*What the exercise asks*
Somewhere below are a line with "buffers and inverters: 2 / 0.38" and a later line with "endpoints found under the setup margin,3,2". Output exactly those lines and all lines between them.

*Input*
★ ★ ★

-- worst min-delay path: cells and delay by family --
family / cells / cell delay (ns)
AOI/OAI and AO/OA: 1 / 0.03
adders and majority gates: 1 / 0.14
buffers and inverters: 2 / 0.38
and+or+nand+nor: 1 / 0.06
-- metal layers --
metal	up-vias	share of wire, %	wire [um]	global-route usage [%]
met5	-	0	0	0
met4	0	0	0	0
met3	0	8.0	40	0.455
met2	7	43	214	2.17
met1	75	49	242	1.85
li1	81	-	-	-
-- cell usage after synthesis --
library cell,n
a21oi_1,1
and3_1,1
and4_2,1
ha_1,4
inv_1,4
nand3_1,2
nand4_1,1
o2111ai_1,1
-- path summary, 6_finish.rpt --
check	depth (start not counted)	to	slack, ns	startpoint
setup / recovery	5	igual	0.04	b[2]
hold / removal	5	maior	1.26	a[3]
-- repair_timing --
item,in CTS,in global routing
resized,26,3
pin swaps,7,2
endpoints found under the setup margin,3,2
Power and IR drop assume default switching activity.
===== ./design.v =====
module contadorbinario_behav (
    input wire clk,
    input wire rst,
    output reg [3:0] q  
);
    always @(posedge clk or posedge rst) begin
        if (rst) begin
            q <= 4'b0000; 
        end
        else begin
            q <= q + 1;   
        end
    end
endmodule

===== ./run.sh =====
#!/bin/bash
# OpenROAD 26Q1-2900-gdf79404cd8, Yosys 0.63+post, stock flow scripts
make -C /OpenROAD-flow-scripts/flow DESIGN_CONFIG=/design/flow/config.mk WORK_HOME=/design/flow/orfs finish

===== ./config.mk =====
export PLATFORM = sky130hd
export DESIGN_NAME = contadorbinario_behav
export DESIGN_NICKNAME = contadorbinario_behav
export VERILOG_FILES = /design/flow/design.v
export SDC_FILE = /design/flow/constraint.sdc
export NUM_CORES = 4
export LEC_CHECK = 1
export CORE_AREA = 10 10 70 70
export DIE_AREA = 0 0 80 80

===== ./constraint.sdc =====
current_design contadorbinario_behav

set clk_period 1.5
set clk_io_pct 0.2

create_clock -name clk0 -period $clk_period [get_ports {clk}]

set non_clock_inputs [all_inputs -no_clocks]
set_input_delay [expr $clk_period * $clk_io_pct] -clock clk0 $non_clock_inputs
set_output_delay [expr $clk_period * $clk_io_pct] -clock clk0 [all_outputs]

==> results.py <==
# Physical implementation metrics
metrics = {
    "synthesis": {
        "top_cell_area_share_pct": 70.2,
        "postSynthSeqShare_pct": 70.2,
        "yosys_cells": 10,
        "synth_warnings": 1,
        "yosysTopAreaCell": "dfrtp_1",
        "syn_avg_cell_area_um2": 14.3,
        "synthTopCellsByArea": "dfrtp_1 70%, ha_1 8.8%, xnor2_1 6.1%",
        "synth_chip_area_um2": 143,
        "synthTopCellsByCount": "4 x dfrtp_1, 2 x inv_1",
        "synth_cells": 10,
        "synthArstFlopShare_pct": 100,
        "ff_type": "dfrtp_1",
        "ys_types": 6,
        "synth_area_um2": 143,
        "enable_flop_cells": 0,
        "most_common_cell": "dfrtp_1",
        "synth-seq-cells": 4,
    },
    "timing": {
        "rsz0062_at_grt": "no",
        "setup_viol": 0,
        "finalClockPeriodUsage_pct": 93.5,
        "finalHoldViolations": 0,
        "period_minus_slack_ns": 1.40,
        "clock-skew-final_ns": 0.00447,
        "fmax_ghz": 0.713,
        "hold_ws_ns": 0.253,
        "tightest_slew_ns": 0.149,
        "drv_slew": 0,
        "fin_tns_setup_ns": 0,
        "relSlewSlack_pct": 90.1,
    },
    "placed_design": {
        "portBuffers": 5,
        "gp_congestion": 0.644,
    },
    "global_routing": {
        "grt_pass1_wl_um": 662,
        "grtUsageTotal_pct": 1.41,
        "met2_usage_pct": 1.12,
        "grt.met3_usage_pct": 1.59,
        "grt_overflow": 0,
        "antenna_found_initial": 0,
        "grt_pass1_vias": 127,
        "busiest_layer": "met1",
        "grt_max_degree": 5,
        "use_met1_pct": 2.07,
    },
    "die": {
        "die_height_um": 80,
        "core-area_um2": 3420,
        "die_area_um2": 6400,
        "fp_util_pct": 4.18,
        "fp-row-count": 21,
        "num_io_pins": 6,
        "fp.dieW_um": 80,
    },
    "setup_path": {
        "worst-path-buf-inv": 1,
        "crit_slowest_cell": "clkdlybuf4s50_1",
        "critPathLaunchType": "flip-flop",
        "crit_fanout": 4,
        "critical_path.top_delay_family": "buffers and inverters",
        "cp_data_arrival_time_ns": 1.10,
        "path_class": "reg -> out",
        "required_ns": 1.20,
        "slowest_delay_ns": 0.49,
        "critPathCaptureType": "output pin",
        "worstPathCellList": "clkdlybuf4s50_1",
    },
    "drt": {
        "drt_iter0_drc": 0,
        "via_per_inst": 1.52,
        "drc_errors": 0,
        "dr.pass1.iters": 1,
        "vias": 99,
        "drt_wl_total_um": 396,
        "antenna_left": 0,
        "num_antenna_cells": 0,
        "wl_per_cell_um": 6.09,
    },
    "hold_path": {
        "hp-class": "in -> async",
    },
    "cts": {
        "ctsResizeCount": 0,
        "cts_tree": "yes",
        "clkTransAtPathRegs_ns": 0.04,
        "clk_latency_ns": 0.23,
        "root_buffer": "clkbuf_4",
        "cts_hold_buf": 0,
        "clock-sinks": 4,
        "numCtsBuffers": 3,
        "clockBufferDepth": 2,
        "htree_num_levels": 1,
    },
    "run": {
        "warnings": 25,
        "drv_cap": 0,
    },
    "layout": {
        "largest_register_ff_count": 4,
        "area_growth_pct": 96.5,
        "top_register": "q",
        "reg_top3": "q: 4 flops",
        "drive_gt1_share_pct": 21.1,
        "fill_cells": 409,
    },
    "pwr": {
        "cellLeakagePower_nw": 0.122,
        "power_density_nw_per_um2": 869,
        "ir_drop_mv": 0.449,
    },
    "outcome": {
        "outcome": "complete, no violations",
    },
}
where the power goes:
group,leakage (nW),switching [mW],internal (mW)
combinational,0.0521,0.00222,0.00244
sequential,0.0566,0,0.109
clock,0.0138,0.0411,0.0893
stage by stage:
step / power [mW] / util [%] / area [um2] / setup WS [ns] / instances
2_1_floorplan: 0.112 / - / 143 / 0.679 / 10
3_3_place_gp: 0.114 / 7.33 / 250 / 0.316 / 61
3_5_place_dp: 0.115 / 7.33 / 250 / 0.295 / 61
4_1_cts: 0.249 / 7.99 / 273 / 0.0413 / 64
5_1_grt: 0.262 / 8.21 / 280 / 0.0382 / 65
6_report: 0.244 / 8.21 / 280 / 0.0981 / 65
worst paths after layout:
kind                       slack (ns)             end            from  cells after the start
min in group clk0                0.48  q[0]$_DFF_PP0_  q[0]$_DFF_PP0_                      1
max in group asynchronous        1.10  q[0]$_DFF_PP0_             rst                      2
hold / removal                   0.25  q[3]$_DFF_PP0_             rst                      2
hold reg to reg                  0.48  q[0]$_DFF_PP0_  q[0]$_DFF_PP0_                      1
setup reg to reg                 0.63  q[2]$_DFF_PP0_  q[0]$_DFF_PP0_                      2
setup / recovery                  0.1            q[0]  q[0]$_DFF_PP0_                      1
worst register-to-register path, cell delays in order (launching register included):
cell	delay, ns
dfrtp_1	0.40
ha_1	0.22
xor2_1	0.14
layout by cell type, fill, tap and decap left out, drive strengths merged:
cell,Yosys,final
clkdlybuf4s50,0,5
dfrtp,4,4
clkbuf,0,3
inv,2,2
nand3,1,1
xnor2,1,1
xor2,1,1
ha,1,1
buf,0,1
metal layers:
| metal | vias to the layer above | wire length, um |
|---|---|---|
| met1 | 42 | 246 |
| li1 | 49 | - |
| met5 | - | 0 |
| met2 | 8 | 87 |
| met4 | 0 | 0 |
| met3 | 0 | 62 |
timing repair:
action	in CTS	in global routing
setup endpoints to repair	0	1
hold endpoints to repair	0	0
setup buffers	0	1
cells by family (layout without fill, tap and decap cells):
family                     count (synthesis)  in the layout  share of synthesized area (%)
xor gates and xnor gates                   2              2                           12.3
adders and majority gates                  1              1                           8.77
buffers and inverters                      2             11                           5.27
DFF                                        4              4                           70.2
and+or+nand+nor                            1              1                           3.51
area by class of cell:
cell class,count,area (um2),share of cell area (%)
clock buffers,3,22.5,8.04
inverters,2,7.51,2.68
multi-input cells,4,35.0,12.5
flip-flops and latches,4,100,35.7
well taps,46,57.6,20.5
repair buffers,6,57.6,20.5
Power figures rest on the tool's default switching activity, not on a simulated workload.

★ ★ ★

*Written response*
buffers and inverters: 2 / 0.38
and+or+nand+nor: 1 / 0.06
-- metal layers --
metal	up-vias	share of wire, %	wire [um]	global-route usage [%]
met5	-	0	0	0
met4	0	0	0	0
met3	0	8.0	40	0.455
met2	7	43	214	2.17
met1	75	49	242	1.85
li1	81	-	-	-
-- cell usage after synthesis --
library cell,n
a21oi_1,1
and3_1,1
and4_2,1
ha_1,4
inv_1,4
nand3_1,2
nand4_1,1
o2111ai_1,1
-- path summary, 6_finish.rpt --
check	depth (start not counted)	to	slack, ns	startpoint
setup / recovery	5	igual	0.04	b[2]
hold / removal	5	maior	1.26	a[3]
-- repair_timing --
item,in CTS,in global routing
resized,26,3
pin swaps,7,2
endpoints found under the setup margin,3,2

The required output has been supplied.